There is plenty in this article that is just wrong. 1. GNNs are no more "sequent...

There is plenty in this article that is just wrong.

1. GNNs are no more "sequential" than CNNs and are therefore just as parallelizable in this respect (caveat below). A single GNN layer simply aggregates the features of the connected neighbors, just as a CNN aggregates the values of a nearby pixel. This can be parallelized across the nodes/pixels. The next layer depends on the output of the previous layer and is sequential in that sense, but that's true of all forms of neural networks. If other architectures have "won the hardware library" relative to GNNs, it's because GNNs depend heavily on sparse*dense multiplication. The real thing that makes it hard to parallelize is that you have to partition the graph intelligently when splitting across machines because there's a computational dependence between nodes, and you don't want connected nodes to be on different devices. In the metaphor with CNNs, that would be like needing to split a single image across multiple machines and still carry out the convolution operation.

2. It's not true that pre-training doesn't work. It's very common to use unsupervised/self-supervised pre-training to e.g., get node embeddings, which are then fine-tuned on a down-stream task.

3. It's true that the naive application of deep GNN architectures leads to problems like over-smoothing and the information bottleneck, but there are known solutions to each, and it's just rarely the case that you reasonably want/need information from far away in the graph except in special applications. In those cases, you likely want a different graph representation of the data rather than the perhaps obvious one.
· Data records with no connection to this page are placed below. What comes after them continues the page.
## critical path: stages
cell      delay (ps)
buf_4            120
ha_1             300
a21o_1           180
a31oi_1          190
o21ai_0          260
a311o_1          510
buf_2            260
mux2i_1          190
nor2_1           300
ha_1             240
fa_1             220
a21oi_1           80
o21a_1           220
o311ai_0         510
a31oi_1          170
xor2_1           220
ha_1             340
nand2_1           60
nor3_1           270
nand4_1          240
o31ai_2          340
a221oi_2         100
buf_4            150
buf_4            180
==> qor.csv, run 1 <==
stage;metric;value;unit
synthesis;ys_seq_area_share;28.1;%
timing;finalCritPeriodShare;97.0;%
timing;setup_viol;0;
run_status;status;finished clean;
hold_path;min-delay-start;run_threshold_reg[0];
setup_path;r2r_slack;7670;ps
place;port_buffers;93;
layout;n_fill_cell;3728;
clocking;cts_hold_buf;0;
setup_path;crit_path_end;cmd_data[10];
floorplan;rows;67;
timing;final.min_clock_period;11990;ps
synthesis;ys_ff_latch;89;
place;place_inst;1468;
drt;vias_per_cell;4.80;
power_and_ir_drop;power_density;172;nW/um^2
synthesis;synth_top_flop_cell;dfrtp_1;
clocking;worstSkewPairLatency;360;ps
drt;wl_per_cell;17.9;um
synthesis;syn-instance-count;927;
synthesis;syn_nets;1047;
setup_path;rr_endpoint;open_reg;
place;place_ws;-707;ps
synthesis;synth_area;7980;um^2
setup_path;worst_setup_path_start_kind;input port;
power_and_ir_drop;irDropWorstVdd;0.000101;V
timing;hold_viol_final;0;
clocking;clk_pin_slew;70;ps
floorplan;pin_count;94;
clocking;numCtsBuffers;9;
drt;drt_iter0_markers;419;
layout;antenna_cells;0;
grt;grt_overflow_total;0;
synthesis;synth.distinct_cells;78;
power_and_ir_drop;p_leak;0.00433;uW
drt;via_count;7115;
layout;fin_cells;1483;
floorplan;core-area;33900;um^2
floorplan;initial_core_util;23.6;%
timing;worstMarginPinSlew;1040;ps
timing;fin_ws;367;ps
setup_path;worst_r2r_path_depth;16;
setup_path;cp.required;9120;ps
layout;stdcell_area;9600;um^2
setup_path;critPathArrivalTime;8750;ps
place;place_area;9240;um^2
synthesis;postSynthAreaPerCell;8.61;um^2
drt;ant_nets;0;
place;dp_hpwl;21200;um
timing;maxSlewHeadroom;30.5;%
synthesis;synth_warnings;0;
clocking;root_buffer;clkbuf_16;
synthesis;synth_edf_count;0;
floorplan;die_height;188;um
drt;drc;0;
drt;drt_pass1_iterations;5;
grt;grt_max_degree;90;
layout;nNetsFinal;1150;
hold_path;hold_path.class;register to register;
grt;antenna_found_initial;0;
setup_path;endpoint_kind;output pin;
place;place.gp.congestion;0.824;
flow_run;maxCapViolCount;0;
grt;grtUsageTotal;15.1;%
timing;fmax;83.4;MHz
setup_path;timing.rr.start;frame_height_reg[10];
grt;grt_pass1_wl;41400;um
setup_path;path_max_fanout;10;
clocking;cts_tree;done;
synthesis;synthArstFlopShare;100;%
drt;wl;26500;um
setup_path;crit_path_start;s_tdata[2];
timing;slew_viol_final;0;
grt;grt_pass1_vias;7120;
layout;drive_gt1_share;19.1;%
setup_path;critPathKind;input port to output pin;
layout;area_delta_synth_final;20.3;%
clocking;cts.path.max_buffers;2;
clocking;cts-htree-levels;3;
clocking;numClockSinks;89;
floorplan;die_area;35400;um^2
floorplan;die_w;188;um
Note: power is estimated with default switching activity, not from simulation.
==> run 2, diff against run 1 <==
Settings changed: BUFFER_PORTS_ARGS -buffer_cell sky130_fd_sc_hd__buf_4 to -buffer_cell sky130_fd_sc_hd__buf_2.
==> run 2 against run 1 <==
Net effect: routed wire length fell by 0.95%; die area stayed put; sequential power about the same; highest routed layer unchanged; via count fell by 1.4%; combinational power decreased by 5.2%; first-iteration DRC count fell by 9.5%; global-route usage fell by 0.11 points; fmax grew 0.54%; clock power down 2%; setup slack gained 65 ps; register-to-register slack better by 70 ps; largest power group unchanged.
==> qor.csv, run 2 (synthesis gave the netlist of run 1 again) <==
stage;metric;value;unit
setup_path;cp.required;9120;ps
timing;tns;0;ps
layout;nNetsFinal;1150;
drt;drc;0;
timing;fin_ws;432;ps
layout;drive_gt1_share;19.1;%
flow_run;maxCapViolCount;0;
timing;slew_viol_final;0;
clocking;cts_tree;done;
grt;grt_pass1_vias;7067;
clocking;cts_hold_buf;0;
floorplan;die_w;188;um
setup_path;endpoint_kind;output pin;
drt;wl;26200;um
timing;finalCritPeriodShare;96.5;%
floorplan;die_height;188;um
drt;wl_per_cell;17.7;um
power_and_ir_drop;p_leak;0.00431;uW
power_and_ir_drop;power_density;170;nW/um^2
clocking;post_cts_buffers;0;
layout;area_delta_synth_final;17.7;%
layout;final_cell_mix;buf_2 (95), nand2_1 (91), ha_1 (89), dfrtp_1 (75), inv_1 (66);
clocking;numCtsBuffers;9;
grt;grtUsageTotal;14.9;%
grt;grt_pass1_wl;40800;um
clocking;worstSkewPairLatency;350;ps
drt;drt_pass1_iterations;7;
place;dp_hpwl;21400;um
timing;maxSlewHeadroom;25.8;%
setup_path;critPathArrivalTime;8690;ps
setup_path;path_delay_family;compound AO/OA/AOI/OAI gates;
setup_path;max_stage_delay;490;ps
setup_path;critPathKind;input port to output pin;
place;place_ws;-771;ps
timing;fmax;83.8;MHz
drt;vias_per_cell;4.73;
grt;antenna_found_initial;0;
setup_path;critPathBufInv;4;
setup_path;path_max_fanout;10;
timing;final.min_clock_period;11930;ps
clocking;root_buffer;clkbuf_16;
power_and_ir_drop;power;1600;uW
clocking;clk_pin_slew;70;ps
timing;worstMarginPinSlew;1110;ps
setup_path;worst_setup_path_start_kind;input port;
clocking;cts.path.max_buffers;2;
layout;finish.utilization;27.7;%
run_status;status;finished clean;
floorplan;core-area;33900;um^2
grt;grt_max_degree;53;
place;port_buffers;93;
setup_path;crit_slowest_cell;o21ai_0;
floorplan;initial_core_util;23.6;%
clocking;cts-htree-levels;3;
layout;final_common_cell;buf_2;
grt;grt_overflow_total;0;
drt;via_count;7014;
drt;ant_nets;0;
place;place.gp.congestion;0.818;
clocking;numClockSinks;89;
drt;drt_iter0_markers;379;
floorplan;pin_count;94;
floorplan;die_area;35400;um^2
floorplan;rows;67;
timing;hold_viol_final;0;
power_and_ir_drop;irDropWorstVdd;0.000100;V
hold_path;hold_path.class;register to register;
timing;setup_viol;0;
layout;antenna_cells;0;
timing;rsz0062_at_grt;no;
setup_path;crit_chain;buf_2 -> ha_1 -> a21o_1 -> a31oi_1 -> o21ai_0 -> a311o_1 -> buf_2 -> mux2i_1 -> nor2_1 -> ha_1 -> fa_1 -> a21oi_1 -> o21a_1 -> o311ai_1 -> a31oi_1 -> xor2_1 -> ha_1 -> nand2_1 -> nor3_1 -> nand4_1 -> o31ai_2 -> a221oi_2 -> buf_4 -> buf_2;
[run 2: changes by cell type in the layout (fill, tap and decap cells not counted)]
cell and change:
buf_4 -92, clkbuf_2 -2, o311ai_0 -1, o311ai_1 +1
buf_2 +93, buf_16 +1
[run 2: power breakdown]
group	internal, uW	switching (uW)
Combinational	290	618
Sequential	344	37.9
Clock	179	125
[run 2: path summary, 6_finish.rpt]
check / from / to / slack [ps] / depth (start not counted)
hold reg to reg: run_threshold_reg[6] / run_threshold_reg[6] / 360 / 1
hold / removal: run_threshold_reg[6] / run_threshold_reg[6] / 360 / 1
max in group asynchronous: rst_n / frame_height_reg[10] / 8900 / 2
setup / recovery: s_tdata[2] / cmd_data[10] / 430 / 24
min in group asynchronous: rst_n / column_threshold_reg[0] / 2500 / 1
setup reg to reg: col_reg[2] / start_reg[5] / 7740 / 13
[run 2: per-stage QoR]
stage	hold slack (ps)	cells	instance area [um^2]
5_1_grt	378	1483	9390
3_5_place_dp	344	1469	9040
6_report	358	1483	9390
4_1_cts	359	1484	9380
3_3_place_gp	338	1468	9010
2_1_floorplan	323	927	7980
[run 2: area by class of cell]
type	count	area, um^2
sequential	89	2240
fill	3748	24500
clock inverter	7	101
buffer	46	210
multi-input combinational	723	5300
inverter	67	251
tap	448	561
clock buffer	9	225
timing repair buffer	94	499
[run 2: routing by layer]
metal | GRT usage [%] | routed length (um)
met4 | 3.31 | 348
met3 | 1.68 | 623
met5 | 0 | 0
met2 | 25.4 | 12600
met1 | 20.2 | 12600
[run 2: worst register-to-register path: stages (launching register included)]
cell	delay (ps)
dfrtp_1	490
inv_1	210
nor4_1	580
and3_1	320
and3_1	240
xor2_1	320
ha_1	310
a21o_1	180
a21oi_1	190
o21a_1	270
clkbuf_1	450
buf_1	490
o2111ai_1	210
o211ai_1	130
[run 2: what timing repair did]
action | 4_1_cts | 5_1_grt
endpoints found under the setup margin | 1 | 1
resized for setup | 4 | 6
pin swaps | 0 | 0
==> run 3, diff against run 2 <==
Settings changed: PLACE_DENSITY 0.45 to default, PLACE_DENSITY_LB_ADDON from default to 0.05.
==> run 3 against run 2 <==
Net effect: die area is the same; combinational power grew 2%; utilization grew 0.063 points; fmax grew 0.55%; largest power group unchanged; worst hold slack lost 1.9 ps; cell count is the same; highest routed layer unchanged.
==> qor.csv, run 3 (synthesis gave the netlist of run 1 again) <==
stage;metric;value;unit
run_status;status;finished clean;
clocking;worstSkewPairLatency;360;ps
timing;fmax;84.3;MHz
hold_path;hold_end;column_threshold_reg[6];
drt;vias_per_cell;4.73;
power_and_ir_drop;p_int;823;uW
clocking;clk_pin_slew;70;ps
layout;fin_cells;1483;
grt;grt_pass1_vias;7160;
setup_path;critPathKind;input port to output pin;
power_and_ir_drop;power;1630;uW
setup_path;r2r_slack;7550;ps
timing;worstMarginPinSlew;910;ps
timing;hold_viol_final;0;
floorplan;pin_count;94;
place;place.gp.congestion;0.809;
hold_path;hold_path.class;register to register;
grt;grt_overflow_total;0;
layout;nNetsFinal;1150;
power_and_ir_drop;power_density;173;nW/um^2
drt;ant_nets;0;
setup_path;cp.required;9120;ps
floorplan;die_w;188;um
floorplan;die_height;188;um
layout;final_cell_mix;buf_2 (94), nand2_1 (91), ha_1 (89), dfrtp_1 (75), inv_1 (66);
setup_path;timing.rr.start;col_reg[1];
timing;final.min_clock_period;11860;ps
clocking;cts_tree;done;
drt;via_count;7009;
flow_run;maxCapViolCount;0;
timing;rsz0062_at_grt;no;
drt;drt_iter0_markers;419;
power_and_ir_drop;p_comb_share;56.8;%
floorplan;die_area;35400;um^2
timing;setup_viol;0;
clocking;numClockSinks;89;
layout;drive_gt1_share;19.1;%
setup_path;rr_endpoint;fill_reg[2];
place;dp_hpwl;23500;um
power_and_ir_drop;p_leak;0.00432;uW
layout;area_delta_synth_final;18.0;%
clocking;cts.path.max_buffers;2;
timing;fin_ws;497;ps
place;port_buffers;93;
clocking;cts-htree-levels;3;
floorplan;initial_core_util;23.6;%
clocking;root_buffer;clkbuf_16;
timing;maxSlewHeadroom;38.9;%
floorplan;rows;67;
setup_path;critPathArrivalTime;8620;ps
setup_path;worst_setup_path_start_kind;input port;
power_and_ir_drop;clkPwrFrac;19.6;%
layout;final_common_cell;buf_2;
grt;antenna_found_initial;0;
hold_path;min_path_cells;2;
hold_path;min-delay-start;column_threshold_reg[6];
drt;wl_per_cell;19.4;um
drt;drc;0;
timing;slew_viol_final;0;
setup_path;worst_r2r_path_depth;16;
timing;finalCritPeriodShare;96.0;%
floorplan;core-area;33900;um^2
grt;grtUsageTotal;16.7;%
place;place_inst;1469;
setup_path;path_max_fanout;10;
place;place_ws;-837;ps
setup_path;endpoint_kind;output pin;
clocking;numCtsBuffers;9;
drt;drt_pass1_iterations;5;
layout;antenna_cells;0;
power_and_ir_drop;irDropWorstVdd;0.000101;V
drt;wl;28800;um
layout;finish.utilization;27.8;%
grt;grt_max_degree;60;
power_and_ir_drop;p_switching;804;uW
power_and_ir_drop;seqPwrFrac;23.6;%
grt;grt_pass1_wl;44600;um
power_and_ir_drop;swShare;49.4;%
4. It's true that GNNs improperly applied to problems, whether choosing the wrong graph representation, pathological architecture, or simply a problem that doesn't have dependence between the data points, will have poor performance. But I don't think that's surprising and I'm sure that there are many problems where simply throwing a CNN at the data doesn't help as well. Obviously, the modeling approach needs to fit the inductive priors of the problem.